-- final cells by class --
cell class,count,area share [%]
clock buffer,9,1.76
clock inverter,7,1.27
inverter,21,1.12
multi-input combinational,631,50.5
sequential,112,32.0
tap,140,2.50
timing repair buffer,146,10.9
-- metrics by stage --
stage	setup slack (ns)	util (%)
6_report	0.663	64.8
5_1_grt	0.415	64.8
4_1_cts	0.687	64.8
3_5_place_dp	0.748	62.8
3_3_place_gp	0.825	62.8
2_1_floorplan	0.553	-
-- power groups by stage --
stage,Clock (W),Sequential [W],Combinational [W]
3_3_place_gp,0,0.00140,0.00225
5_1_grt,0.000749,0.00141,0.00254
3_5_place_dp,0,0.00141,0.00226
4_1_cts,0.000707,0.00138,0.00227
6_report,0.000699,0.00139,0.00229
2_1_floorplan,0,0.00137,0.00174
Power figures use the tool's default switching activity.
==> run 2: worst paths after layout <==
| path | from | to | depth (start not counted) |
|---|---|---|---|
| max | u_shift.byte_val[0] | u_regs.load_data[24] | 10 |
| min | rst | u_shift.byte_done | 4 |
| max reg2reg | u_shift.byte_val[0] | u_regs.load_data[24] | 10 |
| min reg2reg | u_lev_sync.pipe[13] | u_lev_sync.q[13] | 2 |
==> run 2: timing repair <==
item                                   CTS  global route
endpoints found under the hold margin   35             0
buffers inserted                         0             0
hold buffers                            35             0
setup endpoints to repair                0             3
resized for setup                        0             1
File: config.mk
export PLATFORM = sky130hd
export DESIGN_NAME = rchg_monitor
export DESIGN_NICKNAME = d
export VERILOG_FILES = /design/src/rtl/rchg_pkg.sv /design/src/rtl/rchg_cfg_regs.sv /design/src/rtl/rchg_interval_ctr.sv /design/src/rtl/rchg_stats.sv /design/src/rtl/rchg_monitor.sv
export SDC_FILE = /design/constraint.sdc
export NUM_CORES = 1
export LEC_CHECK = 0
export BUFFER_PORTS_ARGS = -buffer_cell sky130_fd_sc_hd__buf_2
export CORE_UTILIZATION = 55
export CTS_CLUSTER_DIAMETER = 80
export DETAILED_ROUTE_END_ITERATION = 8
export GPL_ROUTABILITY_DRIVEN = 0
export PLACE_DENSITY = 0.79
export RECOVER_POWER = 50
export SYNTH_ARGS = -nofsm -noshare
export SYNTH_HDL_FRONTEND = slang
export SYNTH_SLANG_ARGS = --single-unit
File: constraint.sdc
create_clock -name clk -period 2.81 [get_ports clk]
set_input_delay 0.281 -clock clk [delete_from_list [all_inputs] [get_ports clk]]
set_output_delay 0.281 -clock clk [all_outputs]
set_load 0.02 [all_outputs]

## What you will do
Both end lines included, restate word for word the lines above from the line with "clock inverter,7,1.27" to the line with "setup endpoints to", and nothing else.

## Task output
clock inverter,7,1.27
inverter,21,1.12
multi-input combinational,631,50.5
sequential,112,32.0
tap,140,2.50
timing repair buffer,146,10.9
-- metrics by stage --
stage	setup slack (ns)	util (%)
6_report	0.663	64.8
5_1_grt	0.415	64.8
4_1_cts	0.687	64.8
3_5_place_dp	0.748	62.8
3_3_place_gp	0.825	62.8
2_1_floorplan	0.553	-
-- power groups by stage --
stage,Clock (W),Sequential [W],Combinational [W]
3_3_place_gp,0,0.00140,0.00225
5_1_grt,0.000749,0.00141,0.00254
3_5_place_dp,0,0.00141,0.00226
4_1_cts,0.000707,0.00138,0.00227
6_report,0.000699,0.00139,0.00229
2_1_floorplan,0,0.00137,0.00174
Power figures use the tool's default switching activity.
==> run 2: worst paths after layout <==
| path | from | to | depth (start not counted) |
|---|---|---|---|
| max | u_shift.byte_val[0] | u_regs.load_data[24] | 10 |
| min | rst | u_shift.byte_done | 4 |
| max reg2reg | u_shift.byte_val[0] | u_regs.load_data[24] | 10 |
| min reg2reg | u_lev_sync.pipe[13] | u_lev_sync.q[13] | 2 |
==> run 2: timing repair <==
item                                   CTS  global route
endpoints found under the hold margin   35             0
buffers inserted                         0             0
hold buffers                            35             0
setup endpoints to repair                0             3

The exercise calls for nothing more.